Copy the data exactly from the line that contains "f_slot = f_src[40:36];" through the line that contains "cts_cluster_diameter: 90", keeping both end lines and leaving out everything else.

╭─ Exercise materials

Background: an optimization exercise with open tools, aiming at a short achievable clock period and few clock cycles. Do not read the settings as production practice.
Function was checked by simulation only, so behaviour that the tests miss may differ from the original.
Power is estimated from default activity; no workload was simulated.

## raster2d
module raster2d (
    input  wire        clk,
    input  wire        rst,
    input  wire        host_valid,
    output wire        host_ready,
    input  wire [4:0]  host_slot,
    input  wire [3:0]  host_be,
    input  wire [31:0] host_data,
    input  wire [15:0] cfg_base,
    input  wire [15:0] cfg_pitch,
    output wire        mem_req,
    output wire        mem_we,
    output wire [15:0] mem_addr,
    output wire [7:0]  mem_wdata,
    input  wire        mem_ready,
    input  wire [7:0]  mem_rdata,
    output wire        idle
);
    reg [15:0] base_q, pitch_q;
    reg [15:0] pitch_n, pitch7_p, pitch7_n, pitch_pp, pitch_pm, pitch_np, pitch_nm;
    reg [18:0] tile_span;    
    always @(posedge clk) begin
        base_q    <= cfg_base;
        pitch_q   <= cfg_pitch;
        pitch_n   <= 16'd0 - pitch_q;
        pitch7_p  <= {pitch_q[12:0], 3'd0} - pitch_q;
        pitch7_n  <= pitch_q - {pitch_q[12:0], 3'd0};
        pitch_pp  <= pitch_q + 16'd1;
        pitch_pm  <= pitch_q - 16'd1;
        pitch_np  <= 16'd1 - pitch_q;
        pitch_nm  <= ~pitch_q;
        tile_span <= {pitch_q, 3'd0} - {3'd0, pitch_q} + 19'd7;
    end
    reg [40:0] q_mem [0:3];
    reg [1:0]  q_rd, q_wr;
    reg [2:0]  q_cnt;
    reg        hr_q;           
    reg        hrn_q;          
    assign host_ready = hr_q;
    reg        fh_v;           
    reg [15:0] fh_oh;          
    reg [3:0]  fh_be;
    reg [31:0] fh_data;
    reg        fh_trig;        
    wire       fe_pop;         
    wire       fh_load = !fh_v || fe_pop;
    wire       q_ne    = (q_cnt != 3'd0);
    wire       q_deq   = fh_load && q_ne;
    wire       h_bypass = fh_load && !q_ne;                  
    wire       q_push  = host_valid && !hrn_q && !h_bypass;
    wire [2:0] q_cnt_nx = q_cnt + (q_push ? 3'd1 : 3'd0) - (q_deq ? 3'd1 : 3'd0);
    wire [40:0] q_out  = q_mem[q_rd];
    wire [40:0] f_src  = q_ne ? q_out : {host_slot, host_be, host_data};
    wire [4:0]  f_slot = f_src[40:36];
    always @(posedge clk) begin
        if (q_push)
            q_mem[q_wr] <= {host_slot, host_be, host_data};
        if (fh_load) begin
            fh_oh   <= f_slot[4] ? 16'd0 : (16'd1 << f_slot[3:0]);
  ...
For scale: roughly 12000 cells after synthesis, roughly 110 I/O pins, ~0.13 mm² of cells after synthesis.
clock: 13.0 ns
lec_check: 0
abc_clock_period_in_ps: 3500
cap_margin: 30
core_margin: 2
core_utilization: 40
cts_cluster_diameter: 90
cts_cluster_size: 25
slew_margin: 20
standard.sh (not shown) runs the stock make flow with config.mk's settings and CLKGATE_MAP_FILE= SYNTH_SCRIPT=/design/flow/synth_recipe.tcl, a recipe that flattens the netlist after the stock synthesis.
==> flow/flow/run.sh <==
#!/bin/bash
# Standard synthesis and layout (the standard.sh), with the timing
# repair steps aiming at a shorter period than the clock's (setup margin).
set -euo pipefail
export SETUP_SLACK_MARGIN=9.4
bash standard.sh synth > synth.log 2>&1
bash standard.sh > layout.log 2>&1
Testbench counts at the start, summed over its fixed seeds: cycles 125,449.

╰─

▶ **Exercise answer**
    wire [4:0]  f_slot = f_src[40:36];
    always @(posedge clk) begin
        if (q_push)
            q_mem[q_wr] <= {host_slot, host_be, host_data};
        if (fh_load) begin
            fh_oh   <= f_slot[4] ? 16'd0 : (16'd1 << f_slot[3:0]);
  ...
For scale: roughly 12000 cells after synthesis, roughly 110 I/O pins, ~0.13 mm² of cells after synthesis.
clock: 13.0 ns
lec_check: 0
abc_clock_period_in_ps: 3500
cap_margin: 30
core_margin: 2
core_utilization: 40
cts_cluster_diameter: 90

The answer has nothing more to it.